In a way, the characters can trace the oppression to their families. Amy says the same about her quiet Midwestern upbringing, while Danny notes that as the eldest son, he shouldered most of his parents’ demands. As in so many Asian-American stories, the protagonists work under a cloud of generational conflict. But they’re also just as much oppressed by the societal stereotype of the exemplary minority, those who keep their heads down and never make a fuss — the very behavior Danny rages against in the first episode, and the expectation that countless Asian Americans have faced it all their lives.
As beefThe conflict spirals out of control, throwing its characters into a pantheon of TV anti-heroes. The self-fulfilling arc of his characters and the collateral damage they leave behind plays out like a low-stakes kind of game breaking Bad, with the pettiness and unhappiness uneclipsed by the escalating drug-dealing drama. We understand Amy and Danny, who may even occasionally root for their success, and beef accesses that empathy without having to make it particularly likeable or likeable. The series breaks down stereotypes by giving its characters such depth and revealing the humanity underneath. and humanity beef recognizes is often chaotic, angry and imperfect.

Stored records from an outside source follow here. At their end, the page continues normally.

`src/rtl/spi_shifter.sv`:
```
// SPI master bit engine: generates SCLK/MOSI, samples MISO and raises SPIF on completion.
// Optional SPI_SHIFTER_MISO_SYNC_EN inserts a two-flop MISO synchronizer (tick period must be >= 4 cycles).
`timescale 1ns/1ps

module spi_shifter #(
    parameter int DATA_W = 8
) (
    input  logic              clk_i,
    input  logic              rst_i,
    input  logic              ena_i,
    input  logic              start_i,
    input  logic [DATA_W-1:0] tx_i,
    output logic [DATA_W-1:0] rx_o,
    output logic              busy_o,
    output logic              irq_o,
    input  logic              ack_i,
    input  logic              cpol_i,
    input  logic              dord_i,
    input  logic              cpha_i,
    output logic              sclk_o,
    input  logic              miso_i,
    output logic              mosi_en_o,
    output logic              mosi_o
);

    localparam int CNT_W = $clog2(2 * DATA_W);
    localparam logic [CNT_W-1:0] LAST_EDGE = CNT_W'(2 * DATA_W - 1);

    typedef enum logic {
        IDLE = 1'b0,
        XFER = 1'b1
    } state_t;

    state_t              state_reg, state_next;
    logic [CNT_W-1:0]    cnt_reg, cnt_next;
    logic [DATA_W-1:0]   tx_sh_reg, tx_sh_next;
    logic [DATA_W-1:0]   rx_sh_reg, rx_sh_next;
    logic [DATA_W-1:0]   rx_reg, rx_next;
    logic                irq_reg, irq_next;
    logic                sclk_reg, sclk_next;
    logic                cpol_m_reg, cpol_m_next;
    logic                cpha_m_reg, cpha_m_next;
    logic                dord_m_reg, dord_m_next;

    logic                miso_smp;
    logic [DATA_W-1:0]   tx_left, tx_right;
    logic [DATA_W-1:0]   rx_left, rx_right;

`ifdef SPI_SHIFTER_MISO_SYNC_EN
    logic miso_s1_reg, miso_s2_reg;

    always_ff @(posedge clk_i) begin
        if (rst_i) begin
            miso_s1_reg <= 1'b0;
            miso_s2_reg <= 1'b0;
        end else begin
            miso_s1_reg <= miso_i;
            miso_s2_reg <= miso_s1_reg;
        end
    end

    assign miso_smp = miso_s2_reg;
`else
    assign miso_smp = miso_i;
`endif

    // Both shift directions are built up front; the latched bit order picks one.
    genvar gi;
    generate
        for (gi = 0; gi < DATA_W; gi++) begin : g_shift
            if (gi == 0) begin : g_lsb
                assign tx_left[gi] = 1'b0;
                assign rx_left[gi] = miso_smp;
            end else begin : g_lsb_n
                assign tx_left[gi] = tx_sh_reg[gi-1];
                assign rx_left[gi] = rx_sh_reg[gi-1];
            end
            if (gi == DATA_W - 1) begin : g_msb
                assign tx_right[gi] = 1'b0;
                assign rx_right[gi] = miso_smp;
            end else begin : g_msb_n
                assign tx_right[gi] = tx_sh_reg[gi+1];
                assign rx_right[gi] = rx_sh_reg[gi+1];
            end
        end
    endgenerate

    always_ff @(posedge clk_i) begin
        if (rst_i) begin
            state_reg  <= IDLE;
            cnt_reg    <= '0;
            tx_sh_reg  <= '0;
            rx_sh_reg  <= '0;
            rx_reg     <= '0;
            irq_reg    <= 1'b0;
            sclk_reg   <= 1'b0;
            cpol_m_reg <= 1'b0;
            cpha_m_reg <= 1'b0;
            dord_m_reg <= 1'b0;
        end else begin
            state_reg  <= state_next;
            cnt_reg    <= cnt_next;
            tx_sh_reg  <= tx_sh_next;
            rx_sh_reg  <= rx_sh_next;
            rx_reg     <= rx_next;
            irq_reg    <= irq_next;
            sclk_reg   <= sclk_next;
            cpol_m_reg <= cpol_m_next;
            cpha_m_reg <= cpha_m_next;
            dord_m_reg <= dord_m_next;
        end
    end

    always_comb begin
        state_next  = state_reg;
        cnt_next    = cnt_reg;
        tx_sh_next  = tx_sh_reg;
        rx_sh_next  = rx_sh_reg;
        rx_next     = rx_reg;
        sclk_next   = sclk_reg;
        cpol_m_next = cpol_m_reg;
        cpha_m_next = cpha_m_reg;
        dord_m_next = dord_m_reg;
        // Acknowledge first so a completion in the same cycle overrides it.
        irq_next    = irq_reg & ~ack_i;

        case (state_reg)
            IDLE: begin
                sclk_next = cpol_i;
                if (start_i) begin
                    state_next  = XFER;
                    cnt_next    = '0;
                    tx_sh_next  = tx_i;
                    rx_sh_next  = '0;
                    cpol_m_next = cpol_i;
                    cpha_m_next = cpha_i;
                    dord_m_next = dord_i;
                end
            end
            XFER: begin
                if (ena_i) begin
                    sclk_next = ~sclk_reg;
                    cnt_next  = cnt_reg + CNT_W'(1);
                    // cnt_reg[0]==0 marks a leading edge; sampling happens on the edge matching CPHA.
                    if (cnt_reg[0] == cpha_m_reg) begin
                        rx_sh_next = dord_m_reg ? rx_right : rx_left;
                    end else if (cpha_m_reg ? (cnt_reg != '0) : (cnt_reg != LAST_EDGE)) begin
                        tx_sh_next = dord_m_reg ? tx_right : tx_left;
                    end
                    if (cnt_reg == LAST_EDGE) begin
                        state_next = IDLE;
                        cnt_next   = '0;
                        sclk_next  = cpol_m_reg;
                        rx_next    = rx_sh_next;
                        irq_next   = 1'b1;
                    end
                end
            end
            default: begin
                state_next = IDLE;
            end
        endcase
    end

    assign rx_o      = rx_reg;
    assign busy_o    = (state_reg == XFER);
    assign mosi_en_o = (state_reg == XFER);
    assign irq_o     = irq_reg;
    assign sclk_o    = sclk_reg;
    assign mosi_o    = dord_m_reg ? tx_sh_reg[0] : tx_sh_reg[DATA_W-1];

endmodule

```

The context of their actions and the readable story of pain that accompanies them does not exonerate them, and their more unsavory qualities never diminish. Danny’s interactions with Amy are steeped in a naïve chauvinism, first fantasizing that only George could be his opponent, and then labeling her a bored housewife siphoning off her husband’s “fake money.” For her part, Amy is undeterred by the huge income gap she and Danny share – she paints “I AM POOR” on the side of his truck and fuels the reviews for his faltering construction business. As she tracks him to his motel, she’s pleased that he didn’t strike her as a homeowner.
For as intense as the specific rivalry here is, there is also a universal truth in their struggles, in the catharsis of expression. As beef Further, it shows that Danny and Amy are far from the only characters weighed down by the burden of anticipation. George is the son of a famous sculptor, but his own work shows none of the talent and doesn’t make money, leaving Amy to support the family. Paul laments the way older generations pass all their problems and insecurities on to the next. They, too, are products of neglected emotions; As Amy and Danny manipulate them for their own ends, Paul and George taste some of the validation they never clearly received from their own loved ones.
With the rise of on-screen representation over the years, Asian Americans have anchored previously unthinkable starring roles as things like love interests and superheroes. It is beefwhich, however, removes a really key hurdle in this regard: it leaves its protagonists and supporting characters chaotic and complex, if not outright assholes.